How do you solve $\tan \left( 55 \right)=\dfrac{c+4}{c}$ ?

Answer 1

In this problem, we have to solve the given trigonometric expression and find the value of c. We can first multiply c on both sides of the given expression, and cancel similar terms. We can then subtract c on both the sides of the equation and cancel similar terms, we can simplify the terms similarly to get the value of x.

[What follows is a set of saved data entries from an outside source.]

Background: an optimization exercise with open tools, aiming at a short achievable clock period and few clock cycles. Do not read the settings as production practice.
Where RTL was checked, it was by simulation tests only, not by an equivalence proof against the original.
Power figures rest on the tool's default switching activity, not on a simulated workload.

== lane 2 ==
## cpu_pipeline
module cpu_pipeline (
    input clk,           
    input rst_n,         
    output [31:0] imem_addr,     
    input  [31:0] imem_rdata,    
    output [31:0] dmem_addr,     
    output [31:0] dmem_wdata,    
    output        dmem_we,       
    input  [31:0] dmem_rdata     
);
Size: ~10000 cells after synthesis, roughly 2300 flip-flops, ~160 I/O pins.
Settings: LEC_CHECK=0, CAP_MARGIN=40, CORE_MARGIN=2, CORE_UTILIZATION=40, CTS_CLUSTER_DIAMETER=100, CTS_CLUSTER_SIZE=20, PLACE_DENSITY=0.6, SETUP_SLACK_MARGIN=5, SLEW_MARGIN=40; clock period 13.0 ns.
standard.sh (not shown) runs the stock make flow with config.mk's settings and CLKGATE_MAP_FILE= SYNTH_SCRIPT=/design/flow/synth_recipe.tcl, a recipe that flattens the netlist after the stock synthesis.
==> flow/flow/run.sh <==
#!/bin/bash
# Layout flow: the standard flow (standard.sh: ORFS with the standard
# synthesis), with two changes to how the layout is made; the constraints
# (constraint.sdc) are unchanged:
#  - timing repair aims at a larger setup slack margin, so that it works
#    towards the period the design can reach rather than the design's 13 ns;
#  - after global placement, flow/outbuf.tcl moves each output port's buffer
#    next to the register that feeds it (detailed placement legalizes it).
# Each tool's log is in orfs/logs/; make's own output is in flow_make.log.
set -euo pipefail
MARGIN=${MARGIN:-9}
sed -e "s|SETUP_SLACK_MARGIN=[-0-9.]*|SETUP_SLACK_MARGIN=$MARGIN POST_GLOBAL_PLACE_TCL=$PWD/flow/outbuf.tcl|" standard.sh > standard_margin.sh
grep -q "SETUP_SLACK_MARGIN=$MARGIN" standard_margin.sh
bash standard_margin.sh finish > flow_make.log 2>&1
==> flow/flow/outbuf.tcl <==
# Move the buffer of each output port, and any inverter or buffer between
# it and the register that feeds it, next to that register, so that the
# buffer, not the register, drives the wire to the pin. Detailed placement
# legalizes the moved cells afterwards.
proc outbuf_driver {inst} {
  foreach it [$inst getITerms] {
    if {[$it isInputSignal] && [$it getNet] != "NULL"} {
      foreach jt [[$it getNet] getITerms] {
        if {[$jt isOutputSignal]} { return [$jt getInst] }
      }
    }
  }
  return ""
}
proc outbuf_is_single {inst} {
  set n 0
  foreach it [$inst getITerms] {
    if {[$it isInputSignal] && [$it getNet] != "NULL"} { incr n }
  }
  set m [[$inst getMaster] getName]
  return [expr {$n == 1 && [regexp {__(inv|buf|clkbuf|clkinv)_} $m]}]
}
set block [ord::get_db_block]
set moved 0
foreach bterm [$block getBTerms] {
  if {[$bterm getIoType] != "OUTPUT"} { continue }
  set net [$bterm getNet]
  if {$net == "NULL"} { continue }
  set buf ""
  foreach it [$net getITerms] {
    if {[$it isOutputSignal]} { set buf [$it getInst] }
  }
  if {$buf == ""} { continue }
  set chain [list $buf]
  set src [outbuf_driver $buf]
  while {$src != "" && [outbuf_is_single $src] && [llength $chain] < 4} {
    lappend chain $src
    set src [outbuf_driver $src]
  }
  if {$src == ""} { continue }
  set loc [$src getLocation]
  foreach c $chain {
    $c setLocation [lindex $loc 0] [lindex $loc 1]
    incr moved
  }
}
puts "outbuf: moved $moved cells next to the registers that drive the outputs"
Lane 2 | stages: all done | timing, DRC, antenna: all pass
diff inputs: lane 2 => lane 5
-- flow/design.v --
<<< lane 2, line 345
reg  [31:0] d_rs_oh, d_rt_oh;    
reg         d_pt, d_lx;
reg  [31:0] e_a, e_b, e_sd, e_pc4, e_bt, e_pnpc;
reg  [4:0]  e_sh, e_dst;
>>> lane 5, line 345
reg  [31:0] d_rs_oh, d_rt_oh;    
reg         d_pt, d_lx;
reg         d_stall;             
reg         d_redb, d_rednc;     
reg  [31:0] e_a, e_b, e_sd, e_pc4, e_bt, e_pnpc;
reg  [4:0]  e_sh, e_dst;
<<< lane 2, line 400
wire [31:0] ras   = (d_valid & d_call) ? d_pc4 : ra;
wire        f_j   = (imem_rdata[31:27] == 5'b00001);
wire        f_jr  = (imem_rdata[31:26] == 6'h00) & (imem_rdata[5:0] == 6'h08);
wire [31:0] f_jt  = {f_pc4[31:28], imem_rdata[25:0], 2'b00};
wire        f_sel_j  = f_j;
>>> lane 5, line 402
wire [31:0] ras   = (d_valid & d_call) ? d_pc4 : ra;
wire        f_j   = (imem_rdata[31:27] == 5'b00001);
wire        f_jr  = (imem_rdata[31:26] == 6'h00) & ~imem_rdata[5] & imem_rdata[3] & ~imem_rdata[0];
wire [31:0] f_jt  = {f_pc4[31:28], imem_rdata[25:0], 2'b00};
wire        f_sel_j  = f_j;
<<< lane 2, line 411
wire        f_ptk = f_j | f_jr | f_pt;
assign imem_addr = {~pc[31], pc[30:0]};
wire [31:0] f_rs_oh = 32'd1 << imem_rdata[25:21];
wire [31:0] f_rt_oh = 32'd1 << imem_rdata[20:16];
>>> lane 5, line 413
wire        f_ptk = f_j | f_jr | f_pt;
assign imem_addr = {~pc[31], pc[30:0]};
wire f_uses_rs, f_uses_rt, f_br, f_ctl;
Control C0 (
    .ir     (imem_rdata),
    .uses_rs(f_uses_rs),
    .uses_rt(f_uses_rt),
    .b_rt   (), .b_sext (), .b_zext (), .b_lui  (), .b_pc4  (), .writes (), .dst    (),
    .is_lw  (), .is_sw  (), .is_beq (), .is_bne (), .is_blez(), .is_bgtz(), .is_bgez(),
    .is_br  (f_br),
    .is_j   (), .is_jr  (), .is_jalr(), .is_call(),
    .is_ctl (f_ctl)
);
wire [31:0] f_rs_oh = 32'd1 << imem_rdata[25:21];
wire [31:0] f_rt_oh = 32'd1 << imem_rdata[20:16];
<<< lane 2, line 480
wire [31:0] d_rtv = d_rt_m ? m_out : d_rt_w ? w_res : rf_rt;
wire d_rw = d_writes & (d_dst != 5'd0);
wire stall = d_valid & e_lwv &
             ((d_uses_rs & (e_dst == d_rs)) | (d_uses_rt & (e_dst == d_rt)));
wire [31:2] d_bts;
KSAdd #(.W(30)) BTA (
    .a  (d_pc4[31:2]),
    .b  ({{14{d_imm[15]}}, d_imm}),
    .cin(1'b0),
    .s  (d_bts)
);
wire [31:0] d_bt = {d_bts, d_pc4[1:0]};
wire [31:0] d_off = {{14{d_imm[15]}}, d_imm, 2'b00};
wire red_b  = d_br & ~d_pt & ~d_lx & d_imm[15];   
wire red_nc = d_pt & ~d_ctl;                      
wire d_red  = d_valid & (red_b | red_nc);
wire [31:0] d_rtgt = red_b ? d_bt : d_pc4;
wire a_em, b_em;
>>> lane 5, line 493
wire [31:0] d_rtv = d_rt_m ? m_out : d_rt_w ? w_res : rf_rt;
wire d_rw = d_writes & (d_dst != 5'd0);
wire stall = d_valid & d_stall;
wire [17:2] d_btl;
wire        d_btc;
KSAdd #(.W(17)) BTA (
    .a  ({1'b0, d_pc4[17:2]}),
    .b  ({1'b0, d_imm}),
    .cin(1'b0),
    .s  ({d_btc, d_btl})
);
wire [31:18] d_hi_p1 = d_pc4[31:18] + 14'd1;
wire [31:18] d_hi_m1 = d_pc4[31:18] - 14'd1;
wire [31:18] d_bth = d_imm[15] ? (d_btc ? d_pc4[31:18] : d_hi_m1) :
                                 (d_btc ? d_hi_p1 : d_pc4[31:18]);
wire [31:0] d_bt = {d_bth, d_btl, d_pc4[1:0]};
wire [31:0] d_off = {{14{d_imm[15]}}, d_imm, 2'b00};
wire red_b  = d_redb;                             
wire d_red  = d_valid & (d_redb | d_rednc);       
wire [31:0] d_rtgt = red_b ? d_bt : d_pc4;
wire a_em, b_em;
<<< lane 2, line 554
    end
end
always @(posedge clk) begin
    if (~stall) begin
        d_ir   <= imem_rdata;
        d_rs_oh <= f_rs_oh;
>>> lane 5, line 570
    end
end
always @(posedge clk or negedge rst_n) begin
    if (~rst_n) begin
        d_stall <= 1'b0;
    end else begin
        d_stall <= d_go & d_lw & d_rw &
                   ((f_uses_rs & (imem_rdata[25:21] == d_dst)) |
                    (f_uses_rt & (imem_rdata[20:16] == d_dst)));
    end
end
always @(posedge clk) begin
    if (~stall) begin
        d_redb  <= f_br & ~f_ptk & ~f_plx & imem_rdata[15];
        d_rednc <= f_ptk & ~f_ctl;
        d_ir   <= imem_rdata;
        d_rs_oh <= f_rs_oh;
<<< lane 2, line 597
    e_pc4  <= d_pc4;
    e_bt   <= d_bt;
    e_pnpc <= d_red ? d_rtgt : d_pnpc;
    e_pt   <= d_pt | red_b;
    e_ptok <= red_b | (d_pt & ((d_pc4 ^ d_off ^ d_pnpc) ==
>>> lane 5, line 624
    e_pc4  <= d_pc4;
    e_bt   <= d_bt;
    e_pnpc <= d_pnpc;       
    e_pt   <= d_pt | red_b;
    e_ptok <= red_b | (d_pt & ((d_pc4 ^ d_off ^ d_pnpc) ==
[summary]
Any difference in number of clock sinks between lane 2 and lane 5 is small enough to ignore.
Compared with lane 2, in lane 5 number of sequential cells in the layout now sits at about the same level; simple-gate portion of the synthesized area about even; largest fanout on the critical path moved down; total die area held steady; layout buffering overhead excluding clock cells now smaller.
In the reports for lane 5 and lane 2, the smaller total power belongs to lane 5.
For cell area after synthesis, lane 5 and lane 2 come out practically identical.
Lane 5 vs. lane 2: count of mapped cells out of synthesis went down by 0.49%.
For lane 5, the start point of the critical path was pc[12], unlike lane 2, where it was d_ir[13].
Diff lane 2 -> lane 5 | routed wire length | down by a few percent
Summary of lane 5 over lane 2: floorplan die height closely matched the old numbers; routed via count decreased by 724 relative to the old numbers; final worst-path cycle share fell 1.4 points.
Testbench counts of lane 5, summed over its fixed seeds: cycles 254,461.
For lane 2, only the layout was checked, not whether the RTL still works.

==> separate check: timing with driven ports <==
How much do the figures lean on ideal ports? The routed layouts below were timed once more, with nothing changed but the port constraints. Step 1 assumes that a clkbuf_16 drives the clock port and a buf_2 every other input. Step 2 times the ports against the registers' clock, not the clock port: input delays grow and output delays shrink by t, the midpoint of the rising clock arrivals with the driver on. Slacks: ideal / step 1 / step 2; pairs: ideal / step 1.
run	t, ns	setup WS [ns]	clock arrival spread, ns
lane 2	0.942	8.782 / 8.782 / 8.141	0.140 / 0.140
lane 5	0.961	8.967 / 8.865 / 8.120	0.140 / 0.140
After both steps setup and hold are still met in every run listed. For lane 5, which loses most, drivers alone change the setup slack by -0.102 ns; drivers and shift together by -0.847 ns.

Complete step by step answer:
We know that the given trigonometric expression to be solved is,
$\tan \left( 55 \right)=\dfrac{c+4}{c}$.
Now we can multiply c on both the left-hand side and the right-hand side of the expression, we get
$\Rightarrow \tan \left( 55 \right)\times c=\dfrac{c+4}{c}\times c$
Now we can cancel, the same numerator and the denominator in the above expression.
$\Rightarrow c\tan \left( 55 \right)=c+4$
Now we can add -c on both the left-hand side and the right-hand side of the expression, we get
$\Rightarrow c\tan \left( 55 \right)-c=c+4-c$.
Now we can take the common term c from the left-hand side, we get
$\Rightarrow c\left( \tan \left( 55 \right)-1 \right)=4$
Now we can divide by $\left( \tan \left( 55 \right)-1 \right)$ on both the left-hand side and the right-hand side of the expression, we get
$\Rightarrow \dfrac{c\left( \tan \left( 55 \right)-1 \right)}{\left( \tan \left( 55 \right)-1 \right)}=\dfrac{4}{\left( \tan \left( 55 \right)-1 \right)}$
Now we can cancel the similar terms in the above step, we get
$\Rightarrow c=\dfrac{4}{\tan \left( 55 \right)-1}$
Therefore, the value of $c=\dfrac{4}{\tan \left( 55 \right)-1}$.

Note:
Students make mistakes while simplifying the given trigonometric equation, which should be concentrated. We can also convert the tan values into exact values, if needed or if asked. To solve these types of problems, we may have to know some trigonometric formulas, identities and degree values to get an exact answer for the respective problem.